[Work order]: The expected output is each line in the data below that includes the string "input".
(Records for this exercise)
**src/rtl/mem_access_stage.sv**
```systemverilog
// MEM stage: drives the data bus with a req/ready handshake, stalls the
// upstream pipeline while an access is outstanding, and fills MEM/WB.
module mem_access_stage #(
  parameter int TIMEOUT_CYCLES = 255
) (
  input  logic        clk,
  input  logic        rst_n,
  input  logic        MemtoReg_mem,
  input  logic        RegWrite_mem,
  input  logic        MemWrite_mem,
  input  logic [31:0] ALUResult_mem,
  input  logic [31:0] MemWriteData_mem,
  input  logic [4:0]  rdAddr_mem,
  output logic        dmem_req,
  output logic        dmem_we,
  output logic [31:0] dmem_addr,
  output logic [31:0] dmem_wdata,
  input  logic        dmem_ready,
  input  logic [31:0] dmem_rdata,
  output logic        stall_mem,
  output logic        RegWrite_wb,
  output logic [4:0]  rdAddr_wb,
  output logic [31:0] WBData_wb,
  output logic        bus_err
);

  localparam int CW = $clog2(TIMEOUT_CYCLES) + 1;
  localparam logic [CW-1:0] LAST = CW'(TIMEOUT_CYCLES - 1);

  typedef enum logic [1:0] {
    IDLE,
    REQ,
    DONE
  } state_t;

  state_t state, state_nx;

  logic [CW-1:0] cnt, cnt_nx;
  logic [31:0]   rdata_q, rdata_nx;
  logic          req_nx, we_nx, err_nx;
  logic [31:0]   addr_nx, wdata_nx;
  logic          rw_nx;
  logic [4:0]    rd_nx;
  logic [31:0]   wb_nx;
  logic          access;
  logic          is_load;

  assign access  = MemtoReg_mem | MemWrite_mem;
  assign is_load = MemtoReg_mem & ~MemWrite_mem;

  always_comb begin
    state_nx  = state;
    cnt_nx    = cnt;
    rdata_nx  = rdata_q;
    req_nx    = dmem_req;
    we_nx     = dmem_we;
    addr_nx   = dmem_addr;
    wdata_nx  = dmem_wdata;
    err_nx    = bus_err;
    rw_nx     = RegWrite_wb;
    rd_nx     = rdAddr_wb;
    wb_nx     = WBData_wb;
    stall_mem = 1'b0;
    unique case (state)
      IDLE: begin
        if (access) begin
          stall_mem = 1'b1;
          rw_nx     = 1'b0;
          addr_nx   = ALUResult_mem;
          wdata_nx  = MemWriteData_mem;
          we_nx     = MemWrite_mem;
          req_nx    = 1'b1;
          cnt_nx    = '0;
          state_nx  = REQ;
        end else begin
          rw_nx = RegWrite_mem;
          rd_nx = rdAddr_mem;
          wb_nx = ALUResult_mem;
        end
      end
      REQ: begin
        stall_mem = 1'b1;
        rw_nx     = 1'b0;
        if (dmem_ready) begin
          rdata_nx = dmem_rdata;
          req_nx   = 1'b0;
          state_nx = DONE;
        end else if (cnt == LAST) begin
          rdata_nx = '0;
          req_nx   = 1'b0;
          err_nx   = 1'b1;
          state_nx = DONE;
        end else begin
          cnt_nx = cnt + CW'(1);
        end
      end
      DONE: begin
        rw_nx    = RegWrite_mem;
        rd_nx    = rdAddr_mem;
        wb_nx    = is_load ? rdata_q : ALUResult_mem;
        state_nx = IDLE;
      end
      default: state_nx = IDLE;
    endcase
    // Upstream must never freeze while reset is asserted.
    if (!rst_n) stall_mem = 1'b0;
  end

  always_ff @(posedge clk) begin
    if (!rst_n) begin
      state       <= IDLE;
      cnt         <= '0;
      rdata_q     <= '0;
      dmem_req    <= 1'b0;
      dmem_we     <= 1'b0;
      dmem_addr   <= '0;
      dmem_wdata  <= '0;
      bus_err     <= 1'b0;
      RegWrite_wb <= 1'b0;
      rdAddr_wb   <= '0;
      WBData_wb   <= '0;
    end else begin
      state       <= state_nx;
      cnt         <= cnt_nx;
      rdata_q     <= rdata_nx;
      dmem_req    <= req_nx;
      dmem_we     <= we_nx;
      dmem_addr   <= addr_nx;
      dmem_wdata  <= wdata_nx;
      bus_err     <= err_nx;
      RegWrite_wb <= rw_nx;
      rdAddr_wb   <= rd_nx;
      WBData_wb   <= wb_nx;
    end
  end

endmodule

```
(End Records for this exercise)
[Output of the exercise]:
  input  logic        clk,
  input  logic        rst_n,
  input  logic        MemtoReg_mem,
  input  logic        RegWrite_mem,
  input  logic        MemWrite_mem,
  input  logic [31:0] ALUResult_mem,
  input  logic [31:0] MemWriteData_mem,
  input  logic [4:0]  rdAddr_mem,
  input  logic        dmem_ready,
  input  logic [31:0] dmem_rdata,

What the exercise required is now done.